As this year's Mother's Day came and went so quickly, my brain can't help but think of the LOVE of a MOTHER. And as usual, I put my ramblings here. On my blog. My online journey. Random Ramblings, my thoughts. Not usually many facts, just randomness.
I think of the overwhelming love that I have for my children (my Wyndham and my Paisley-still growing in my belly, kicking my bladder thank you very much). And I think of my mother and the love that I have for her and the Love that she has for her 4 girls. You love your mother, you always do and you can't remember a time where you didn't, you just do from birth (oh believe me I went through my teenage rebellion years but I always loved her). Your baby knows your smell and your voice and he or she knows this before he or she is even out of your womb- how crazy is that?! The moment I held Wyndham for the first time, I could calm her within minutes, she knew my voice and my smell. Even at just a few days old she could tell when I would hold her vrs when someone else would. Before I had Wyndham people would try to explain the love of a mother to me, and I thought I understood it, seeing as I have a mother and I had a baby in my belly and loved her already, and I loved my neices and nephew so much. But the moment you lay eyes on that baby and you hold her (or him) it is an instantaneous, unexplainable, crazy, crazy love.
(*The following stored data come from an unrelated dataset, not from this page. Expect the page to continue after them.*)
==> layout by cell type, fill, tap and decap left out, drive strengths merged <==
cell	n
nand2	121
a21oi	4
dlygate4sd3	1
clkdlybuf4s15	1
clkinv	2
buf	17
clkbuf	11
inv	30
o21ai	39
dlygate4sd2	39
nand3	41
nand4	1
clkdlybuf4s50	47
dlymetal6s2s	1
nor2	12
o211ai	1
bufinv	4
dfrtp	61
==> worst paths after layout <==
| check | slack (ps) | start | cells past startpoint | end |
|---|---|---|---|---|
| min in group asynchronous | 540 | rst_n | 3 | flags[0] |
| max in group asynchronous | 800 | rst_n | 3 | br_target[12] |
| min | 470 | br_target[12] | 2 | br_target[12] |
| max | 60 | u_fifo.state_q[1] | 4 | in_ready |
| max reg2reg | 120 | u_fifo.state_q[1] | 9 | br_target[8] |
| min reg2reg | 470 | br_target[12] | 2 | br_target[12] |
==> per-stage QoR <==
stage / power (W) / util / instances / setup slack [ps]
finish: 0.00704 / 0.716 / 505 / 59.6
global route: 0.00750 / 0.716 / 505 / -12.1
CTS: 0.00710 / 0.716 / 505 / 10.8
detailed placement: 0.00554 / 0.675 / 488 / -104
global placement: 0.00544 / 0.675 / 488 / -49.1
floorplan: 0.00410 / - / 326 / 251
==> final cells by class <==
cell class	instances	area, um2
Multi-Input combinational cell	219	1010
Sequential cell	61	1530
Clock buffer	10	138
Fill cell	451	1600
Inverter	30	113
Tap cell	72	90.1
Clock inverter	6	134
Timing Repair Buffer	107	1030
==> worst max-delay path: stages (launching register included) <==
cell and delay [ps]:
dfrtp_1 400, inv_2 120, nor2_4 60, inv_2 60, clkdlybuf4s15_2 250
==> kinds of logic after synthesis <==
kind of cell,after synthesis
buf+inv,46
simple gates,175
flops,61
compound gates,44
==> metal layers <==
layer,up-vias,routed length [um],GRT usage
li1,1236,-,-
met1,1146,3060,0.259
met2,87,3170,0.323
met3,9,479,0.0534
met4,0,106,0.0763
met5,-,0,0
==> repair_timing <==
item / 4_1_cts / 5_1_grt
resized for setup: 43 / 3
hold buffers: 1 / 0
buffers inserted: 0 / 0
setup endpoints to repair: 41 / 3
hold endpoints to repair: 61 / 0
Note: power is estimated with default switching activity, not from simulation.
### src/rtl/cordic_iter_sequencer.sv
// Control sequencer for an iterative CORDIC datapath: one load strobe, ITERATIONS
// micro-rotation steps with the atan ROM index, then a done pulse and sticky result flag.
module cordic_iter_sequencer #(
  parameter int ITERATIONS = 9,
  parameter int IDX_W      = $clog2(ITERATIONS)
) (
  input  logic             clk,
  input  logic             rst_n,
  input  logic             start,
  input  logic             mode_in,
  input  logic             clear,
  output logic             mode,
  output logic             load_en,
  output logic             step_en,
  output logic [IDX_W-1:0] iter_idx,
  output logic             busy,
  output logic             done,
  output logic             result_vld
);

  typedef enum logic [1:0] {IDLE, LOAD, ITER, DONE} state_t;

  localparam logic [IDX_W-1:0] LAST = IDX_W'(ITERATIONS - 1);

  state_t           state, state_nxt;
  logic [IDX_W-1:0] cnt, cnt_nxt;
  logic             mode_nxt;
  logic             rv, rv_nxt;

  always_ff @(posedge clk or negedge rst_n) begin
    if (!rst_n) begin
      state <= IDLE;
      cnt   <= '0;
      mode  <= 1'b0;
      rv    <= 1'b0;
    end else begin
      state <= state_nxt;
      cnt   <= cnt_nxt;
      mode  <= mode_nxt;
      rv    <= rv_nxt;
    end
  end

  always_comb begin
    state_nxt = state;
    cnt_nxt   = cnt;
    mode_nxt  = mode;
    rv_nxt    = rv;
    load_en   = 1'b0;
    step_en   = 1'b0;
    iter_idx  = '0;
    busy      = 1'b0;
    done      = 1'b0;
    case (state)
      IDLE: begin
        if (start) begin
          state_nxt = LOAD;
          mode_nxt  = mode_in;
          rv_nxt    = 1'b0;
        end
      end
      LOAD: begin
        load_en   = 1'b1;
        busy      = 1'b1;
        cnt_nxt   = '0;
        state_nxt = ITER;
      end
      ITER: begin
        step_en  = 1'b1;
        busy     = 1'b1;
        iter_idx = cnt;
        if (cnt == LAST) begin
          state_nxt = DONE;
          cnt_nxt   = '0;
          rv_nxt    = 1'b1;
        end else begin
          cnt_nxt = cnt + IDX_W'(1);
        end
      end
      DONE: begin
        done = 1'b1;
        // Back-to-back start skips IDLE entirely.
        if (start) begin
          state_nxt = LOAD;
          mode_nxt  = mode_in;
          rv_nxt    = 1'b0;
        end else begin
          state_nxt = IDLE;
        end
      end
      default: state_nxt = IDLE;
    endcase
    // Abort overrides any start; mode deliberately keeps its last captured value.
    if (clear) begin
      state_nxt = IDLE;
      cnt_nxt   = '0;
      rv_nxt    = 1'b0;
      mode_nxt  = mode;
    end
  end

  assign result_vld = rv;

endmodule
### src/rtl/parametric_fifo_queue_pkg.sv
// Shared sizing constants for the parametric FIFO queue.
// Threshold defaults live here so every instance derives them the same way.
package parametric_fifo_queue_pkg;

    localparam int BYTE_LEN_IN_BITS               = 8;
    localparam int DEFAULT_ENTRY_BYTES            = 8;
    localparam int DEFAULT_QUEUE_SIZE             = 16;
    localparam int DEFAULT_ALMOST_FULL_MARGIN     = 2;
    localparam int DEFAULT_ALMOST_EMPTY_THRESHOLD = 1;

endpackage

### src/rtl/parametric_fifo_queue_ptr_counter.sv
// Wrapping pointer for the FIFO storage array.
// Wrap from the last entry back to 0 is natural binary overflow.
module fifo_ptr_counter #(
    parameter int PTR_WIDTH_IN_BITS = 4
) (
    input  logic                         clk_in,
    input  logic                         reset_n_in,
    input  logic                         clear_in,
    input  logic                         increment_in,
    output logic [PTR_WIDTH_IN_BITS-1:0] ptr_out
);

    always_ff @(posedge clk_in) begin
        if (!reset_n_in) begin
            ptr_out <= '0;
        end else if (clear_in) begin
            ptr_out <= '0;
        end else if (increment_in) begin
            ptr_out <= ptr_out + 1'b1;
        end
    end

endmodule

### src/rtl/parametric_fifo_queue.sv
// Flop-based FIFO queue with occupancy-derived status flags and sticky
// overflow/underflow indicators.
module parametric_fifo_queue
    import parametric_fifo_queue_pkg::*;
#(
    parameter int SINGLE_ENTRY_WIDTH_IN_BITS = DEFAULT_ENTRY_BYTES * BYTE_LEN_IN_BITS,
    parameter int QUEUE_SIZE                 = DEFAULT_QUEUE_SIZE,
    parameter int QUEUE_PTR_WIDTH_IN_BITS    = $clog2(QUEUE_SIZE),
    parameter int ALMOST_FULL_THRESHOLD      = QUEUE_SIZE - DEFAULT_ALMOST_FULL_MARGIN,
    parameter int ALMOST_EMPTY_THRESHOLD     = DEFAULT_ALMOST_EMPTY_THRESHOLD
) (
    input  logic                                  clk_in,
    input  logic                                  reset_n_in,
    input  logic                                  flush_in,
    input  logic [SINGLE_ENTRY_WIDTH_IN_BITS-1:0] request_in,
    input  logic                                  request_valid_in,
    output logic                                  issue_ack_out,
    output logic [SINGLE_ENTRY_WIDTH_IN_BITS-1:0] request_out,
    output logic                                  request_valid_out,
    input  logic                                  issue_ack_in,
    output logic [QUEUE_PTR_WIDTH_IN_BITS:0]      occupancy_out,
    output logic                                  is_full_out,
    output logic                                  is_empty_out,
    output logic                                  almost_full_out,
    output logic                                  almost_empty_out,
    output logic                                  overflow_out,
    output logic                                  underflow_out
);

    localparam int OCC_W = QUEUE_PTR_WIDTH_IN_BITS + 1;
    localparam logic [OCC_W-1:0] FULL_COUNT   = OCC_W'(QUEUE_SIZE);
    localparam logic [OCC_W-1:0] AF_THRESHOLD = OCC_W'(ALMOST_FULL_THRESHOLD);
    localparam logic [OCC_W-1:0] AE_THRESHOLD = OCC_W'(ALMOST_EMPTY_THRESHOLD);

    logic [SINGLE_ENTRY_WIDTH_IN_BITS-1:0] storage [QUEUE_SIZE];
    logic [QUEUE_PTR_WIDTH_IN_BITS-1:0]    write_ptr;
    logic [QUEUE_PTR_WIDTH_IN_BITS-1:0]    read_ptr;
    logic [OCC_W-1:0]                      occupancy;
    logic                                  accept;
    logic                                  pop;

    // Full-and-pop still refuses the write so the ack never depends on issue_ack_in.
    assign accept = reset_n_in & request_valid_in & ~is_full_out & ~flush_in;
    assign pop    = request_valid_out & issue_ack_in & ~flush_in;

    assign issue_ack_out = accept;

    fifo_ptr_counter #(
        .PTR_WIDTH_IN_BITS (QUEUE_PTR_WIDTH_IN_BITS)
    ) u_write_ptr (
        .clk_in       (clk_in),
        .reset_n_in   (reset_n_in),
        .clear_in     (flush_in),
        .increment_in (accept),
        .ptr_out      (write_ptr)
    );

    fifo_ptr_counter #(
        .PTR_WIDTH_IN_BITS (QUEUE_PTR_WIDTH_IN_BITS)
    ) u_read_ptr (
        .clk_in       (clk_in),
        .reset_n_in   (reset_n_in),
        .clear_in     (flush_in),
        .increment_in (pop),
        .ptr_out      (read_ptr)
    );

    // Storage is left uncleared on reset/flush; the output mask hides stale data.
    always_ff @(posedge clk_in) begin
        if (accept) begin
            storage[write_ptr] <= request_in;
        end
    end

    always_ff @(posedge clk_in) begin
        if (!reset_n_in) begin
            occupancy <= '0;
        end else if (flush_in) begin
            occupancy <= '0;
        end else if (accept && !pop) begin
            occupancy <= occupancy + 1'b1;
        end else if (pop && !accept) begin
            occupancy <= occupancy - 1'b1;
        end
    end

    always_ff @(posedge clk_in) begin
        if (!reset_n_in) begin
            overflow_out  <= 1'b0;
            underflow_out <= 1'b0;
        end else begin
            if (request_valid_in && is_full_out) begin
                overflow_out <= 1'b1;
            end
            if (issue_ack_in && is_empty_out) begin
                underflow_out <= 1'b1;
            end
        end
    end

    assign occupancy_out     = occupancy;
    assign is_full_out       = (occupancy == FULL_COUNT);
    assign is_empty_out      = (occupancy == '0);
    assign almost_full_out   = (occupancy >= AF_THRESHOLD);
    assign almost_empty_out  = (occupancy <= AE_THRESHOLD);
    assign request_valid_out = ~is_empty_out;
    assign request_out       = request_valid_out ? storage[read_ptr] : '0;

endmodule
$ cat src/rtl/cart_slot_loader.sv
// cart_slot_loader: routes per-slot cartridge images from the HPS ioctl stream into SDRAM windows.
//   clk, reset_n   : clock, synchronous active-low reset
//   bus (slave)    : ioctl byte stream in, ioctl_wait out, SDRAM write port out, sdram_ready in
//   detach         : level, unloads every slot while high
//   mapper_sel     : per-slot mapper selection, any change restarts the core reset
//   rom_enabled    : per-slot valid-image flags
//   rom_size       : per-slot loaded byte count (SPAN_LOG2+1 bits each)
//   load_err       : sticky out-of-window or busy-write error, cleared on download start
//   core_reset     : stretched reset to the MSX core
`timescale 1ns/1ps
module cart_slot_loader #(
    parameter int SLOTS      = 2,
    parameter int INDEX_BASE = 2,
    parameter int SPAN_LOG2  = 20,
    parameter int ADDR_W     = 25,
    parameter int BASE_ADDR  = 0,
    parameter int MAPPER_W   = 4,
    parameter int RST_HOLD   = 16
) (
    input  logic                          clk,
    input  logic                          reset_n,
    cart_slot_loader_if.slave             bus,
    input  logic                          detach,
    input  logic [SLOTS*MAPPER_W-1:0]     mapper_sel,
    output logic [SLOTS-1:0]              rom_enabled,
    output logic [SLOTS*(SPAN_LOG2+1)-1:0] rom_size,
    output logic                          load_err,
    output logic                          core_reset
);
    localparam int SW = SPAN_LOG2 + 1;
    localparam int CW = SLOTS > 1 ? $clog2(SLOTS) : 1;
    localparam int HW = $clog2(RST_HOLD + 1);

    typedef enum logic [1:0] {S_IDLE, S_WRITE, S_WAIT} state_t;

    state_t                    state;
    logic                      act_q, pend;
    logic [CW-1:0]             cur, wslot;
    logic [SPAN_LOG2-1:0]      off;
    logic [HW-1:0]             hold;
    logic [SLOTS*MAPPER_W-1:0] snap;
    logic [5:0]                idx;
    logic                      in_rng, active, rise, fall, oow, accept, end_now;
    logic [CW-1:0]             idx_slot;

    assign idx      = bus.ioctl_index[5:0];
    assign in_rng   = ({2'b0, idx} >= 8'(INDEX_BASE)) && ({2'b0, idx} < 8'(INDEX_BASE + SLOTS));
    assign active   = bus.ioctl_download && in_rng;
    assign idx_slot = CW'(idx - 6'(INDEX_BASE));
    assign rise     = active && !act_q;
    assign fall     = !active && act_q;
    assign oow      = |bus.ioctl_addr[26:SPAN_LOG2];
    assign accept   = bus.ioctl_wr && active && state == S_IDLE && !oow;
    // a download end waits until the FSM is idle so the last byte is counted
    assign end_now  = (fall || pend) && state == S_IDLE;

    // the accepting cycle already stalls the HPS, before the FSM leaves IDLE
    assign bus.ioctl_wait = (state != S_IDLE) || (reset_n && accept);
    assign bus.sdram_we   = state == S_WRITE;
    assign core_reset     = hold != '0;

    always_ff @(posedge clk) begin
        if (!reset_n) begin
            state          <= S_IDLE;
            act_q          <= 1'b0;
            pend           <= 1'b0;
            cur            <= '0;
            wslot          <= '0;
            off            <= '0;
            hold           <= '0;
            snap           <= mapper_sel;
            bus.sdram_addr <= '0;
            bus.sdram_din  <= '0;
            rom_enabled    <= '0;
            rom_size       <= '0;
            load_err       <= 1'b0;
        end else begin
            act_q <= active;
            snap  <= mapper_sel;
            if (active || detach || mapper_sel != snap)
                hold <= HW'(RST_HOLD);
            else if (hold != '0)
                hold <= hold - 1'b1;
            case (state)
                S_IDLE: if (accept) begin
                    state          <= S_WRITE;
                    wslot          <= idx_slot;
                    off            <= bus.ioctl_addr[SPAN_LOG2-1:0];
                    bus.sdram_addr <= ADDR_W'(BASE_ADDR) + (ADDR_W'(idx_slot) << SPAN_LOG2)
                                      + ADDR_W'(bus.ioctl_addr[SPAN_LOG2-1:0]);
                    bus.sdram_din  <= bus.ioctl_dout;
                end
                S_WRITE: state <= S_WAIT;
                S_WAIT: if (bus.sdram_ready) begin
                    state <= S_IDLE;
                    // off < 2^SPAN_LOG2, so off+1 saturates at the window size naturally
                    if (rom_size[wslot*SW +: SW] <= SW'(off))
                        rom_size[wslot*SW +: SW] <= SW'(off) + SW'(1);
                end
                default: state <= S_IDLE;
            endcase
            if (rise) begin
                cur                         <= idx_slot;
                rom_enabled[idx_slot]       <= 1'b0;
                rom_size[idx_slot*SW +: SW] <= '0;
                load_err                    <= 1'b0;
            end
            if (bus.ioctl_wr && active && (state != S_IDLE || oow))
                load_err <= 1'b1;
            if (fall)
                pend <= 1'b1;
            if (end_now) begin
                rom_enabled[cur] <= |rom_size[cur*SW +: SW];
                pend             <= 1'b0;
            end
            // detach overrides any same-cycle download end or size update
            if (detach) begin
                rom_enabled <= '0;
                rom_size    <= '0;
                pend        <= 1'b0;
            end
        end
    end
endmodule
`src/rtl/sspis_wb_pkg.sv`:
```
// sspis_wb_pkg -- shared state encoding and sideband constants for the SPI-slave Wishbone gasket.
// rev 1.0
`default_nettype none

package sspis_wb_pkg;

  typedef enum logic [1:0] {
    ST_IDLE = 2'd0,
    ST_WAIT = 2'd1,
    ST_RESP = 2'd2
  } state_t;

  localparam logic [9:0]  WB_BL_SINGLE   = 10'h1;
  localparam logic [31:0] GUARD_ERR_DATA = 32'hDEAD_0000;

endpackage

`default_nettype wire

```
`src/rtl/sspis_wb_gasket_if.sv`:
```
// sspis_wb_gasket_if -- single-beat Wishbone request/response bundle (master drives request, slave responds).
// rev 1.0
`default_nettype none

interface sspis_wb_gasket_if;
  logic        cyc;
  logic        stb;
  logic [31:0] adr;
  logic        we;
  logic [31:0] wdat;
  logic [3:0]  sel;
  logic [31:0] rdat;
  logic        ack;
  logic        err;

  modport master (
    output cyc, stb, adr, we, wdat, sel,
    input  rdat, ack, err
  );

  modport slave (
    input  cyc, stb, adr, we, wdat, sel,
    output rdat, ack, err
  );
endinterface

`default_nettype wire

```
`src/rtl/sspis_wb_tmo.sv`:
```
// sspis_wb_tmo -- clear/enable watchdog counter with terminal-count compare against TMO_CYC.
// rev 1.0
`default_nettype none

module sspis_wb_tmo #(
  parameter int TMO_W   = 8,
  parameter int TMO_CYC = 255
) (
  input  wire logic app_clk,
  input  wire logic reset,
  input  wire logic clr,
  input  wire logic en,
  output logic      tc
);

  localparam logic [TMO_W-1:0] TC_VAL = TMO_W'(TMO_CYC);

  logic [TMO_W-1:0] cnt;

  always_ff @(posedge app_clk) begin
    if (reset) begin
      cnt <= '0;
    end else if (clr) begin
      cnt <= '0;
    end else if (en) begin
      cnt <= cnt + 1'b1;
    end
  end

  assign tc = (cnt == TC_VAL);

endmodule

`default_nettype wire

```
`src/rtl/sspis_wb_gasket.sv`:
```
// sspis_wb_gasket -- registered Wishbone stage with watchdog between the SPI-slave bridge and the fabric.
// rev 1.0; optional address window check enabled by defining SSPIS_WB_ADDR_GUARD_EN.
`default_nettype none

module sspis_wb_gasket
  import sspis_wb_pkg::*;
#(
  parameter int         TMO_W     = 8,
  parameter int         TMO_CYC   = 255,
  parameter logic [3:0] MID       = 4'h3
`ifdef SSPIS_WB_ADDR_GUARD_EN
  ,
  parameter logic [31:0] ADDR_BASE = 32'h0000_0000,
  parameter logic [31:0] ADDR_MASK = 32'hF000_0000
`endif
) (
  input  wire logic          app_clk,
  input  wire logic          reset,
  sspis_wb_gasket_if.slave   s,
  sspis_wb_gasket_if.master  m,
  output logic [3:0]         m_mid_o,
  output logic               m_bry_o,
  output logic [9:0]         m_bl_o,
  output logic               tmo_flag_o,
  input  wire logic          tmo_clr_i
);

  state_t state;
  logic   tmo_hit;
  logic   req_blocked;

  assign m_mid_o = MID;
  assign m_bry_o = 1'b1;
  assign m_bl_o  = WB_BL_SINGLE;

`ifdef SSPIS_WB_ADDR_GUARD_EN
  assign req_blocked = ((s.adr & ADDR_MASK) != (ADDR_BASE & ADDR_MASK));
`else
  assign req_blocked = 1'b0;
`endif

  // Counter is held at zero while idle so every request starts a fresh watchdog window.
  sspis_wb_tmo #(
    .TMO_W   (TMO_W),
    .TMO_CYC (TMO_CYC)
  ) u_tmo (
    .app_clk (app_clk),
    .reset   (reset),
    .clr     (state == ST_IDLE),
    .en      (state == ST_WAIT),
    .tc      (tmo_hit)
  );

  always_ff @(posedge app_clk) begin
    if (reset) begin
      state      <= ST_IDLE;
      m.cyc      <= 1'b0;
      m.stb      <= 1'b0;
      m.adr      <= '0;
      m.we       <= 1'b0;
      m.wdat     <= '0;
      m.sel      <= '0;
      s.rdat     <= '0;
      s.ack      <= 1'b0;
      s.err      <= 1'b0;
      tmo_flag_o <= 1'b0;
    end else begin
      s.ack <= 1'b0;
      s.err <= 1'b0;
      // A timeout later in this block overrides the clear.
      if (tmo_clr_i) begin
        tmo_flag_o <= 1'b0;
      end

      case (state)
        ST_IDLE: begin
          if (s.cyc && s.stb) begin
            if (req_blocked) begin
              s.err  <= 1'b1;
              s.rdat <= GUARD_ERR_DATA;
              state  <= ST_RESP;
            end else begin
              m.adr  <= s.adr;
              m.we   <= s.we;
              m.wdat <= s.wdat;
              m.sel  <= s.sel;
              m.cyc  <= 1'b1;
              m.stb  <= 1'b1;
              state  <= ST_WAIT;
            end
          end
        end

        ST_WAIT: begin
          // Slave response beats the watchdog; error beats ack.
          if (m.err) begin
            s.rdat <= m.rdat;
            s.err  <= 1'b1;
            m.cyc  <= 1'b0;
            m.stb  <= 1'b0;
            state  <= ST_RESP;
          end else if (m.ack) begin
            s.rdat <= m.rdat;
            s.ack  <= 1'b1;
            m.cyc  <= 1'b0;
            m.stb  <= 1'b0;
            state  <= ST_RESP;
          end else if (tmo_hit) begin
            s.err      <= 1'b1;
            tmo_flag_o <= 1'b1;
            m.cyc      <= 1'b0;
            m.stb      <= 1'b0;
            state      <= ST_RESP;
          end
        end

        ST_RESP: begin
          state <= ST_IDLE;
        end

        default: begin
          state <= ST_IDLE;
          m.cyc <= 1'b0;
          m.stb <= 1'b0;
        end
      endcase
    end
  end

endmodule

`default_nettype wire

```
`src/flat_wrapper.sv`:
```
// flat-port wrapper written by rule: the top's interface ports become plain ports
module sspis_wb_gasket_flat import sspis_wb_pkg::*;
#(
  parameter int         TMO_W     = 8,
  parameter int         TMO_CYC   = 255,
  parameter logic [3:0] MID       = 4'h3

)
  (app_clk, reset, m_mid_o, m_bry_o, m_bl_o, tmo_flag_o, tmo_clr_i, s_cyc, s_stb, s_adr, s_we, s_wdat, s_sel, s_rdat, s_ack, s_err, m_cyc, m_stb, m_adr, m_we, m_wdat, m_sel, m_rdat, m_ack, m_err);
  sspis_wb_gasket_if s_i ();
  sspis_wb_gasket_if m_i ();
  input  wire logic app_clk;
  input  wire logic reset;
  output logic [3:0] m_mid_o;
  output logic m_bry_o;
  output logic [9:0] m_bl_o;
  output logic tmo_flag_o;
  input  wire logic tmo_clr_i;
  input wire logic [$bits(s_i.cyc)-1:0] s_cyc;
  input wire logic [$bits(s_i.stb)-1:0] s_stb;
  input wire logic [$bits(s_i.adr)-1:0] s_adr;
  input wire logic [$bits(s_i.we)-1:0] s_we;
  input wire logic [$bits(s_i.wdat)-1:0] s_wdat;
  input wire logic [$bits(s_i.sel)-1:0] s_sel;
  output wire logic [$bits(s_i.rdat)-1:0] s_rdat;
  output wire logic [$bits(s_i.ack)-1:0] s_ack;
  output wire logic [$bits(s_i.err)-1:0] s_err;
  output wire logic [$bits(m_i.cyc)-1:0] m_cyc;
  output wire logic [$bits(m_i.stb)-1:0] m_stb;
  output wire logic [$bits(m_i.adr)-1:0] m_adr;
  output wire logic [$bits(m_i.we)-1:0] m_we;
  output wire logic [$bits(m_i.wdat)-1:0] m_wdat;
  output wire logic [$bits(m_i.sel)-1:0] m_sel;
  input wire logic [$bits(m_i.rdat)-1:0] m_rdat;
  input wire logic [$bits(m_i.ack)-1:0] m_ack;
  input wire logic [$bits(m_i.err)-1:0] m_err;
  assign s_i.cyc = s_cyc;
  assign s_i.stb = s_stb;
  assign s_i.adr = s_adr;
  assign s_i.we = s_we;
  assign s_i.wdat = s_wdat;
  assign s_i.sel = s_sel;
  assign s_rdat = s_i.rdat;
  assign s_ack = s_i.ack;
  assign s_err = s_i.err;
  assign m_cyc = m_i.cyc;
  assign m_stb = m_i.stb;
  assign m_adr = m_i.adr;
  assign m_we = m_i.we;
  assign m_wdat = m_i.wdat;
  assign m_sel = m_i.sel;
  assign m_i.rdat = m_rdat;
  assign m_i.ack = m_ack;
  assign m_i.err = m_err;
  sspis_wb_gasket #(.TMO_W(TMO_W), .TMO_CYC(TMO_CYC), .MID(MID)) u_core (.app_clk(app_clk), .reset(reset), .s(s_i), .m(m_i), .m_mid_o(m_mid_o), .m_bry_o(m_bry_o), .m_bl_o(m_bl_o), .tmo_flag_o(tmo_flag_o), .tmo_clr_i(tmo_clr_i));
endmodule
```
A love that I truly canNOT describe. You instantly know that you would give that being your last breathe, your every dollar and would fight like a lioness would for her (or "a momma bear" -as Ryan calls it- and it has come out in me a couple times, ok maybe more than a couple. I am protective whatev, Ryan finds it oh so humorous, but no big deal, i don't care!). And this love that you have for this child is shared between you and your husband. I loved Ryan so so much before we had Wyndham, I couldn't imagine loving him anymore, but having this child brings you to a whole other level that you didn't know existed in your relationship, and you love the father/mother of your child even more.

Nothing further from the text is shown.